Splitting the data helps our model to predict more accurately because the model would be trained and tested with multiple data. Here the train and testing data is divided as 70 and 30.

In [None]:
X_train, X_test, y_train, y_test = train_test_split(X, y, test_size=0.3, random_state=42)

In [None]:
# Fitting and predicting the trained values to the Lassor Regression Model
reg.fit(X_train, y_train)
pred = reg.predict(X_test)
# Printing the first five predicted values
pred[1:5]


**Plotting Lasso Regression**

In [None]:
plt.figure(figsize= (6, 6))
plt.title("Visualizing the Regression using Lasso Regression algorithm")
sns.regplot(x=pred, y=y_test, color = "teal")
plt.xlabel("New Predicted Price (MSRP)")
plt.ylabel("Old Price (MSRP)")
plt.show()

**Providing statistical information that supports the model**

This step involves printing the results such as the Mean Absolute Error, Mean Squared Error Coefficient, Intercept and the r²_score. Out of these three, the r²_score is the important metric. It determines the accuracy or the score of the model. I have also included the score of the other algorithms such as Linear Regression, Random Forest.

In [None]:
print("Mean Absolute Error is :", mean_absolute_error(y_test, pred))
print(" — — — — — — — — — — — — — — — — — — — — — — — ")
print("Mean Squared Error is :", mean_squared_error(y_test, pred))
print(" — — — — — — — — — — — — — — — — — — — — — — — ")
print("Coeffients are : ", reg.coef_)
print(" — — — — — — — — — — — — — — — — — — — — — — — ")
print("Intercepts are :" ,reg.intercept_)
print(" — — — — — — — — — — — — — — — — — — — — — — — ")
print("The R2 square value of Lasso is :", r2_score(y_test, pred)*100)

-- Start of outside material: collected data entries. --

==> config.mk <==
export PLATFORM = sky130hd
export DESIGN_NAME = sgr_gauge_port
export DESIGN_NICKNAME = d
export VERILOG_FILES = /design/src/sgr_pkg.sv /design/src/sgr_line_if.sv /design/src/sgr_line_engine.sv /design/src/sgr_gauge_port.sv
export SDC_FILE = /design/constraint.sdc
export NUM_CORES = 2
export LEC_CHECK = 0
export BUFFER_PORTS_ARGS = -buffer_cell sky130_fd_sc_hd__buf_2
export CAP_MARGIN = 20
export CORE_UTILIZATION = 63
export CTS_CLUSTER_DIAMETER = 150
export CTS_CLUSTER_SIZE = 30
export DETAILED_ROUTE_END_ITERATION = 8
export GPL_TIMING_DRIVEN = 1
export PLACE_DENSITY = 0.86
export REMOVE_ABC_BUFFERS = 1
export SLEW_MARGIN = 20
export SYNTH_ARGS = -nofsm -noshare
export SYNTH_HDL_FRONTEND = slang
export SYNTH_SLANG_ARGS = --single-unit
==> constraint.sdc <==
create_clock -name core_clk_in -period 2.7 [get_ports core_clk_in]
set_input_delay 0.54 -clock core_clk_in [delete_from_list [all_inputs] [get_ports core_clk_in]]
set_output_delay 0.54 -clock core_clk_in [all_outputs]
set_load 0.005 [all_outputs]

**Random Forest Regression model**

In [None]:
model = RandomForestRegressor()
model.fit(X_train, y_train)
pred = model.predict(X_test)

plt.figure(figsize= (6, 6))
plt.title("Visualizing the Regression using Random Forest Regression algorithm")
sns.regplot(pred, y_test, color = 'teal')
plt.xlabel("New Predicted Price (MSRP)")
plt.ylabel("Old Price (MSRP)")
plt.show()


In [None]:
model = RandomForestRegressor()
model.fit(X_train, y_train)
pred = model.predict(X_test)
print("Mean Absolute Error is :", mean_absolute_error(y_test, pred))
print(" — — — — — — — — — — — — — — — — — — — — — — — ")
print("Mean Squared Error is :", mean_squared_error(y_test, pred))
print(" — — — — — — — — — — — — — — — — — — — — — — — ")
print("The R2 square value of RandomForest Regressor is :", r2_score(y_test, pred)*100)
print(" — — — — — — — — — — — — — — — — — — — — — — — ")

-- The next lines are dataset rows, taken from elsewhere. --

`src/i2cm_defs.svh`:
```
// Register offsets, field positions, reset values and timing counts.
// Contract
// - Master starts transfers and shifts bytes most significant bit first.
// - A ninth clock follows each byte; sender releases data, receiver answers.
// - Low in ninth slot is acknowledge, high is not-acknowledge.
// - Data changes only while clock is low, except start and stop.
// - Start: data falls while clock stays high.
// - Stop: data rises while clock is high.
// - Repeated start is a start without a preceding stop.
// - Master makes every clock; quarter bit period is reload plus one cycles; only the low seven reload bits reach the divider.
// - Port enable bit five of control A hands pins to the module.
// - Status holds slew-rate and input-threshold select settings.
// - Status shows data/address, stop, start, read/write, update address, full.
// - Control B bits zero to three launch start, restart, stop, receive.
// - Acknowledge: write level to bit five, then set launch bit four.
// - During acknowledge clock the receiver holds data low throughout clock high.
// - Event-done and bus-collision flags each have an enable bit.
// - Start and stop are detected in hardware and flagged.
// - Seven- and ten-bit address formats are supported.
// - Buffer write launches a byte write; read/write bit stays set meanwhile.
// - Buffer write while busy sets write collision, buffer unchanged.
// - Released one sampled low while clock high: bus collision, go idle.
// - Event-done flag is set at each event completion; software clears it.
`ifndef I2CM_DEFS_SVH
`define I2CM_DEFS_SVH
`define I2CM_OFF_CTRL_A 8'h00
`define I2CM_OFF_CTRL_B 8'h04
`define I2CM_OFF_STATUS 8'h08
`define I2CM_OFF_RELOAD 8'h0C
`define I2CM_OFF_BUFFER 8'h10
`define I2CM_OFF_FLAGS 8'h14
`define I2CM_OFF_ENABLES 8'h18
`define I2CM_OFF_ADDR 8'h1C
`define I2CM_CA_WRITE_COLLISION 7
`define I2CM_CA_EN 5
`define I2CM_CB_ACKDATA 5
`define I2CM_CB_ACKLAUNCH 4
`define I2CM_CB_RECV 3
`define I2CM_CB_STOP 2
`define I2CM_CB_RESTART 1
`define I2CM_CB_START 0
`define I2CM_ST_SLEW 7
`define I2CM_ST_SMB 6
`define I2CM_ST_DA 5
`define I2CM_ST_P 4
`define I2CM_ST_S 3
`define I2CM_ST_RW 2
`define I2CM_ST_UA 1
`define I2CM_ST_BF 0
`define I2CM_FL_DONE 0
`define I2CM_FL_BCOL 1
`define I2CM_RESET_BYTE 8'h00
`define I2CM_RELOAD_RESET 8'h7F
`endif

```
`src/i2cm_pkg.sv`:
```
// Types shared by the two-wire master files.
package i2cm_pkg;
    typedef enum logic [6:0] {
        I2CM_IDLE = 7'b000_0001,
        I2CM_START = 7'b000_0010,
        I2CM_STOP = 7'b000_0100,
        I2CM_BIT = 7'b000_1000,
        I2CM_ACKB = 7'b001_0000,
        I2CM_ACKOUT = 7'b010_0000,
        I2CM_RSTART = 7'b100_0000
    } i2cm_state_t;
endpackage

```
`src/i2cm_master.sv`:
```
// Two-wire bus master with APB register access.
//
// Added by the designer: the APB interface to the registers and the register addresses.
`timescale 1ns/1ps
`include "i2cm_defs.svh"
module i2cm_master
    import i2cm_pkg::*;
#(
    parameter int RELOAD_W = 7
) (
    // APB
    input wire logic pclk,
    input wire logic presetn,
    input wire logic psel,
    input wire logic penable,
    input wire logic pwrite,
    input wire logic [7:0] paddr,
    input wire logic [31:0] pwdata,
    output logic [31:0] prdata,
    output logic pready,
    output logic pslverr,
    // Bus clock line
    input wire logic scl_in,
    output logic scl_out,
    output logic scl_oe,
    // Bus data line
    input wire logic sda_in,
    output logic sda_out,
    output logic sda_oe,
    // Event outputs
    output logic event_done_irq,
    output logic bus_collision_irq
);
    logic [7:0] serial_control_a_reg, serial_control_a_next;
    logic [7:0] serial_control_b_reg, serial_control_b_next;
    logic [1:0] status_cfg_reg, status_cfg_next;
    logic [7:0] bit_rate_reload_reg, bit_rate_reload_next;
    logic [7:0] tx_rx_buffer_reg, tx_rx_buffer_next;
    logic [7:0] shift_register_reg, shift_register_next;
    logic [1:0] flags_reg, flags_next;
    logic [1:0] enables_reg, enables_next;
    logic [6:0] own_addr_reg, own_addr_next;
    logic buffer_full_flag_reg, buffer_full_flag_next;
    logic rw_reg, rw_next;
    logic da_reg, da_next;
    logic p_reg, p_next;
    logic s_reg, s_next;
    logic ua_reg, ua_next;
    logic ten_bit_reg, ten_bit_next;
    logic first_byte_reg, first_byte_next;
    logic receiving_reg, receiving_next;
    i2cm_state_t state_reg, state_next;
    logic [1:0] phase_reg, phase_next;
    logic [3:0] bitn_reg, bitn_next;
    logic sda_drv_reg, sda_drv_next;
    logic scl_drv_reg, scl_drv_next;
    logic sda_d_reg, scl_d_reg;
    logic [31:0] prdata_next;
    logic pready_next;
    logic pslverr_next;
    logic tick;
    logic port_enable;
    logic busy;
    logic access;
    logic wr;
    logic sda_rise_hi, sda_fall_hi;
    logic [7:0] status_view;

    // Decode of one register offset, used for reads and writes alike.
    function automatic logic hit(input logic [7:0] a, input logic [7:0] off);
        hit = (a == off);
    endfunction

    assign port_enable = serial_control_a_reg[`I2CM_CA_EN];
    assign busy = (|serial_control_b_reg[4:0]) | rw_reg;
    assign access = psel & penable;
    assign wr = access & pwrite;
    assign sda_fall_hi = scl_in & scl_d_reg & sda_d_reg & !sda_in;
    assign sda_rise_hi = scl_in & scl_d_reg & !sda_d_reg & sda_in;
    assign status_view = {status_cfg_reg, da_reg, p_reg, s_reg, rw_reg,
                          ua_reg, buffer_full_flag_reg};

    i2cm_quarter_tick #(.WIDTH(RELOAD_W)) u_tick (
        .pclk(pclk),
        .presetn(presetn),
        .run(port_enable & busy & (state_reg != I2CM_IDLE)),
        .reload(bit_rate_reload_reg[RELOAD_W-1:0]),
        .tick(tick)
    );

    // Register file and bus engine share one next-state process.
    always_comb begin
        serial_control_a_next = serial_control_a_reg;
        serial_control_b_next = serial_control_b_reg;
        status_cfg_next = status_cfg_reg;
        bit_rate_reload_next = bit_rate_reload_reg;
        tx_rx_buffer_next = tx_rx_buffer_reg;
        shift_register_next = shift_register_reg;
        flags_next = flags_reg;
        enables_next = enables_reg;
        own_addr_next = own_addr_reg;
        buffer_full_flag_next = buffer_full_flag_reg;
        rw_next = rw_reg;
        da_next = da_reg;
        p_next = p_reg;
        s_next = s_reg;
        ua_next = ua_reg;
        ten_bit_next = ten_bit_reg;
        first_byte_next = first_byte_reg;
        receiving_next = receiving_reg;
        state_next = state_reg;
        phase_next = phase_reg;
        bitn_next = bitn_reg;
        sda_drv_next = sda_drv_reg;
        scl_drv_next = scl_drv_reg;
        prdata_next = 32'h0000_0000;
        pready_next = 1'b0;
        pslverr_next = 1'b0;

        // Software side: one wait state, answer in the second access cycle.
        if (access && !pready) begin
            pready_next = 1'b1;
            if (!pwrite) begin
                if (hit(paddr, `I2CM_OFF_CTRL_A)) begin
                    prdata_next[7:0] = serial_control_a_reg;
                end else if (hit(paddr, `I2CM_OFF_CTRL_B)) begin
                    prdata_next[7:0] = serial_control_b_reg;
                end else if (hit(paddr, `I2CM_OFF_STATUS)) begin
                    prdata_next[7:0] = status_view;
                end else if (hit(paddr, `I2CM_OFF_RELOAD)) begin
                    prdata_next[7:0] = bit_rate_reload_reg;
                end else if (hit(paddr, `I2CM_OFF_BUFFER)) begin
                    prdata_next[7:0] = tx_rx_buffer_reg;
                end else if (hit(paddr, `I2CM_OFF_FLAGS)) begin
                    prdata_next[1:0] = flags_reg;
                end else if (hit(paddr, `I2CM_OFF_ENABLES)) begin
                    prdata_next[1:0] = enables_reg;
                end else if (hit(paddr, `I2CM_OFF_ADDR)) begin
                    prdata_next[6:0] = own_addr_reg;
                end else begin
                    pslverr_next = 1'b1;
                end
            end
        end
        if (wr && pready) begin
            if (hit(paddr, `I2CM_OFF_CTRL_A)) begin
                // port enable; collision bit only clears by write.
                serial_control_a_next = {serial_control_a_reg[7] & pwdata[7],
                                         pwdata[6:0]};
            end else if (hit(paddr, `I2CM_OFF_CTRL_B)) begin
                // launch bits taken only when idle
                if (!busy) begin
                    serial_control_b_next = pwdata[7:0];
                    if (|pwdata[4:0]) begin
                        phase_next = 2'd0;
                    end
                end else begin
                    serial_control_b_next[7:5] = pwdata[7:5];
                end
            end else if (hit(paddr, `I2CM_OFF_STATUS)) begin
                status_cfg_next = pwdata[7:6];
            end else if (hit(paddr, `I2CM_OFF_RELOAD)) begin
                bit_rate_reload_next = pwdata[7:0];
            end else if (hit(paddr, `I2CM_OFF_BUFFER)) begin
                if (busy || state_reg != I2CM_IDLE) begin
                    serial_control_a_next[`I2CM_CA_WRITE_COLLISION] = 1'b1;
                end else begin
                    // buffer write launches a byte write
                    tx_rx_buffer_next = pwdata[7:0];
                    shift_register_next = pwdata[7:0];
                    buffer_full_flag_next = 1'b1;
                    rw_next = 1'b1;
                    receiving_next = 1'b0;
                    bitn_next = 4'd0;
                    phase_next = 2'd0;
                    state_next = I2CM_BIT;
                    // ten-bit header byte marks a pending low address
                    if (first_byte_reg) begin
                        ten_bit_next = pwdata[7:3] == 5'b11110;
                        ua_next = pwdata[7:3] == 5'b11110;
                    end
                end
            end else if (hit(paddr, `I2CM_OFF_FLAGS)) begin
                flags_next = flags_reg & ~pwdata[1:0];
            end else if (hit(paddr, `I2CM_OFF_ENABLES)) begin
                enables_next = pwdata[1:0];
            end else if (hit(paddr, `I2CM_OFF_ADDR)) begin
                own_addr_next = pwdata[6:0];
            end
        end
        if (!pwrite && access && pready && hit(paddr, `I2CM_OFF_BUFFER)) begin
            buffer_full_flag_next = 1'b0;
        end

        // Condition watch on the bus.
        if (sda_fall_hi) begin
            s_next = 1'b1;
            p_next = 1'b0;
            first_byte_next = 1'b1;
        end
        if (sda_rise_hi) begin
            p_next = 1'b1;
            s_next = 1'b0;
        end

        // Launch from idle: pick the event in priority order.
        if (state_reg == I2CM_IDLE && port_enable) begin
            if (serial_control_b_reg[`I2CM_CB_START]) begin
                state_next = I2CM_START;
            end else if (serial_control_b_reg[`I2CM_CB_RESTART]) begin
                state_next = I2CM_RSTART;
            end else if (serial_control_b_reg[`I2CM_CB_STOP]) begin
                state_next = I2CM_STOP;
            end else if (serial_control_b_reg[`I2CM_CB_RECV]) begin
                receiving_next = 1'b1;
                bitn_next = 4'd0;
                state_next = I2CM_BIT;
            end else if (serial_control_b_reg[`I2CM_CB_ACKLAUNCH]) begin
                state_next = I2CM_ACKOUT;
            end
        end else if (tick) begin
            phase_next = phase_reg + 2'd1;
            case (state_reg)
                I2CM_START, I2CM_RSTART: begin
                    // data falls with clock high; restart first
                    // raises data and clock from the held low clock.
                    case (phase_reg)
                        2'd0: sda_drv_next = 1'b1;
                        2'd1: scl_drv_next = 1'b1;
                        2'd2: sda_drv_next = 1'b0;
                        default: begin
                            scl_drv_next = 1'b0;
                            serial_control_b_next[1:0] = 2'b00;
                            flags_next[`I2CM_FL_DONE] = 1'b1;
                            state_next = I2CM_IDLE;
                        end
                    endcase
                end
                I2CM_STOP: begin
                    case (phase_reg)
                        2'd0: sda_drv_next = 1'b0;
                        2'd1: scl_drv_next = 1'b1;
                        2'd2: sda_drv_next = 1'b1;
                        default: begin
                            serial_control_b_next[`I2CM_CB_STOP] = 1'b0;
                            flags_next[`I2CM_FL_DONE] = 1'b1;
                            da_next = 1'b0;
                            state_next = I2CM_IDLE;
                        end
                    endcase
                end
                I2CM_BIT, I2CM_ACKB, I2CM_ACKOUT: begin
                    case (phase_reg)
                        2'd0: begin
                            // data set up in clock low
                            if (state_reg == I2CM_ACKOUT) begin
                                sda_drv_next =
                                    serial_control_b_reg[`I2CM_CB_ACKDATA];
                            end else if (state_reg == I2CM_ACKB ||
                                         receiving_reg) begin
                                sda_drv_next = 1'b1;
                            end else begin
                                sda_drv_next = shift_register_reg[7];
                            end
                        end
                        2'd1: scl_drv_next = 1'b1;
                        2'd2: begin
                            // released one but low while clock high
                            if (sda_drv_reg && !sda_in &&
                                state_reg == I2CM_BIT && !receiving_reg) begin
                                flags_next[`I2CM_FL_BCOL] = 1'b1;
                                serial_control_b_next[4:0] = 5'b00000;
                                rw_next = 1'b0;
                                scl_drv_next = 1'b1;
                                sda_drv_next = 1'b1;
                                state_next = I2CM_IDLE;
                            end else if (state_reg == I2CM_BIT) begin
                                shift_register_next =
                                    {shift_register_reg[6:0], sda_in};
                            end else if (state_reg == I2CM_ACKB) begin
                                serial_control_b_next[6] = sda_in;
                            end
                        end
                        default: begin
                            scl_drv_next = 1'b0;
                            bitn_next = bitn_reg + 4'd1;
                            if (state_reg == I2CM_ACKOUT) begin
                                serial_control_b_next[`I2CM_CB_ACKLAUNCH] =
                                    1'b0;
                                flags_next[`I2CM_FL_DONE] = 1'b1;
                                state_next = I2CM_IDLE;
                            end else if (state_reg == I2CM_ACKB) begin
                                rw_next = 1'b0;
                                flags_next[`I2CM_FL_DONE] = 1'b1;
                                first_byte_next = 1'b0;
                                da_next = !first_byte_reg;
                                if (!ten_bit_reg) begin
                                    ua_next = 1'b0;
                                end
                                ten_bit_next = 1'b0;
                                state_next = I2CM_IDLE;
                            end else if (bitn_reg == 4'd7) begin
                                if (receiving_reg) begin
                                    tx_rx_buffer_next = shift_register_reg;
                                    buffer_full_flag_next = 1'b1;
                                    serial_control_b_next[`I2CM_CB_RECV] =
                                        1'b0;
                                    flags_next[`I2CM_FL_DONE] = 1'b1;
                                    da_next = 1'b1;
                                    state_next = I2CM_IDLE;
                                end else begin
                                    buffer_full_flag_next = 1'b0;
                                    state_next = I2CM_ACKB;
                                end
                            end
                        end
                    endcase
                end
                default: state_next = I2CM_IDLE;
            endcase
        end
        if (!port_enable) begin
            state_next = I2CM_IDLE;
            sda_drv_next = 1'b1;
            scl_drv_next = 1'b1;
            rw_next = 1'b0;
            serial_control_b_next[4:0] = 5'b00000;
        end
    end

    always_ff @(posedge pclk or negedge presetn) begin
        if (!presetn) begin
            serial_control_a_reg <= `I2CM_RESET_BYTE;
            serial_control_b_reg <= `I2CM_RESET_BYTE;
            status_cfg_reg <= 2'b00;
            bit_rate_reload_reg <= `I2CM_RELOAD_RESET;
            tx_rx_buffer_reg <= `I2CM_RESET_BYTE;
            shift_register_reg <= `I2CM_RESET_BYTE;
            flags_reg <= 2'b00;
            enables_reg <= 2'b00;
            own_addr_reg <= 7'h00;
            buffer_full_flag_reg <= 1'b0;
            rw_reg <= 1'b0;
            da_reg <= 1'b0;
            p_reg <= 1'b0;
            s_reg <= 1'b0;
            ua_reg <= 1'b0;
            ten_bit_reg <= 1'b0;
            first_byte_reg <= 1'b0;
            receiving_reg <= 1'b0;
            state_reg <= I2CM_IDLE;
            phase_reg <= 2'd0;
            bitn_reg <= 4'd0;
            sda_drv_reg <= 1'b1;
            scl_drv_reg <= 1'b1;
            sda_d_reg <= 1'b1;
            scl_d_reg <= 1'b1;
            prdata <= 32'h0000_0000;
            pready <= 1'b0;
            pslverr <= 1'b0;
            scl_out <= 1'b0;
            scl_oe <= 1'b0;
            sda_out <= 1'b0;
            sda_oe <= 1'b0;
            event_done_irq <= 1'b0;
            bus_collision_irq <= 1'b0;
        end else begin
            serial_control_a_reg <= serial_control_a_next;
            serial_control_b_reg <= serial_control_b_next;
            status_cfg_reg <= status_cfg_next;
            bit_rate_reload_reg <= bit_rate_reload_next;
            tx_rx_buffer_reg <= tx_rx_buffer_next;
            shift_register_reg <= shift_register_next;
            flags_reg <= flags_next;
            enables_reg <= enables_next;
            own_addr_reg <= own_addr_next;
            buffer_full_flag_reg <= buffer_full_flag_next;
            rw_reg <= rw_next;
            da_reg <= da_next;
            p_reg <= p_next;
            s_reg <= s_next;
            ua_reg <= ua_next;
            ten_bit_reg <= ten_bit_next;
            first_byte_reg <= first_byte_next;
            receiving_reg <= receiving_next;
            state_reg <= state_next;
            phase_reg <= phase_next;
            bitn_reg <= bitn_next;
            sda_drv_reg <= sda_drv_next;
            scl_drv_reg <= scl_drv_next;
            sda_d_reg <= sda_in;
            scl_d_reg <= scl_in;
            prdata <= prdata_next;
            pready <= pready_next;
            pslverr <= pslverr_next;
            // Open drain: only a low is ever driven.
            scl_out <= 1'b0;
            scl_oe <= !scl_drv_next;
            sda_out <= 1'b0;
            sda_oe <= !sda_drv_next;
            // done flag gated by its enable
            event_done_irq <= flags_next[0] & enables_next[0];
            bus_collision_irq <= flags_next[1] & enables_next[1];
        end
    end
endmodule

```
`src/i2cm_quarter_tick.sv`:
```
// Divider making one quarter-bit enable pulse every reload plus one cycles.
`timescale 1ns/1ps
module i2cm_quarter_tick #(
    parameter int WIDTH = 7
) (
    // Clock and reset
    input wire logic pclk,
    input wire logic presetn,
    // Control
    input wire logic run,
    input wire logic [WIDTH-1:0] reload,
    // Enable out
    output logic tick
);
    logic [WIDTH-1:0] cnt_reg;
    logic [WIDTH-1:0] cnt_next;
    logic tick_next;

    always_comb begin
        tick_next = 1'b0;
        cnt_next = cnt_reg;
        if (!run) begin
            cnt_next = '0;
        end else if (cnt_reg >= reload) begin
            cnt_next = '0;
            tick_next = 1'b1;
        end else begin
            cnt_next = cnt_reg + 1'b1;
        end
    end

    always_ff @(posedge pclk or negedge presetn) begin
        if (!presetn) begin
            cnt_reg <= '0;
            tick <= 1'b0;
        end else begin
            cnt_reg <= cnt_next;
            tick <= tick_next;
        end
    end
endmodule

```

**Linear Regression model**

In [None]:
model = LinearRegression()
model.fit(X_train, y_train)
pred = model.predict(X_test)
plt.figure(figsize= (6, 6))
plt.title("Visualizing the Regression Linear Regression Algorithm")
sns.regplot(pred, y_test, color = 'teal')
plt.xlabel("New Predicted Price (MSRP)")
plt.ylabel("Old Price (MSRP)")
plt.show()

In [None]:
print("Mean Absolute Error is :", mean_absolute_error(y_test, pred))
print(" — — — — — — — — — — — — — — — — — — — — — — — ")
print("Mean Squared Error is :", mean_squared_error(y_test, pred))
print(" — — — — — — — — — — — — — — — — — — — — — — — ")
print("Coeffients are : ", model.coef_)
print(" — — — — — — — — — — — — — — — — — — — — — — — ")
print("Intercepts are :" ,model.intercept_)
print(" — — — — — — — — — — — — — — — — — — — — — — — ")
print("The R2 square value of Linear Regression is :", r2_score(y_test, pred)*100)

**Discussion**
These models have the power to predict the outcome of future instances. The models predict the price (MSRP) of the car given the specifications or other features of the car. The model overall gives a score of 74.5% (Lasso Regression), 80.5% (Random Forest Regression), and 74.5% (Linear Regression).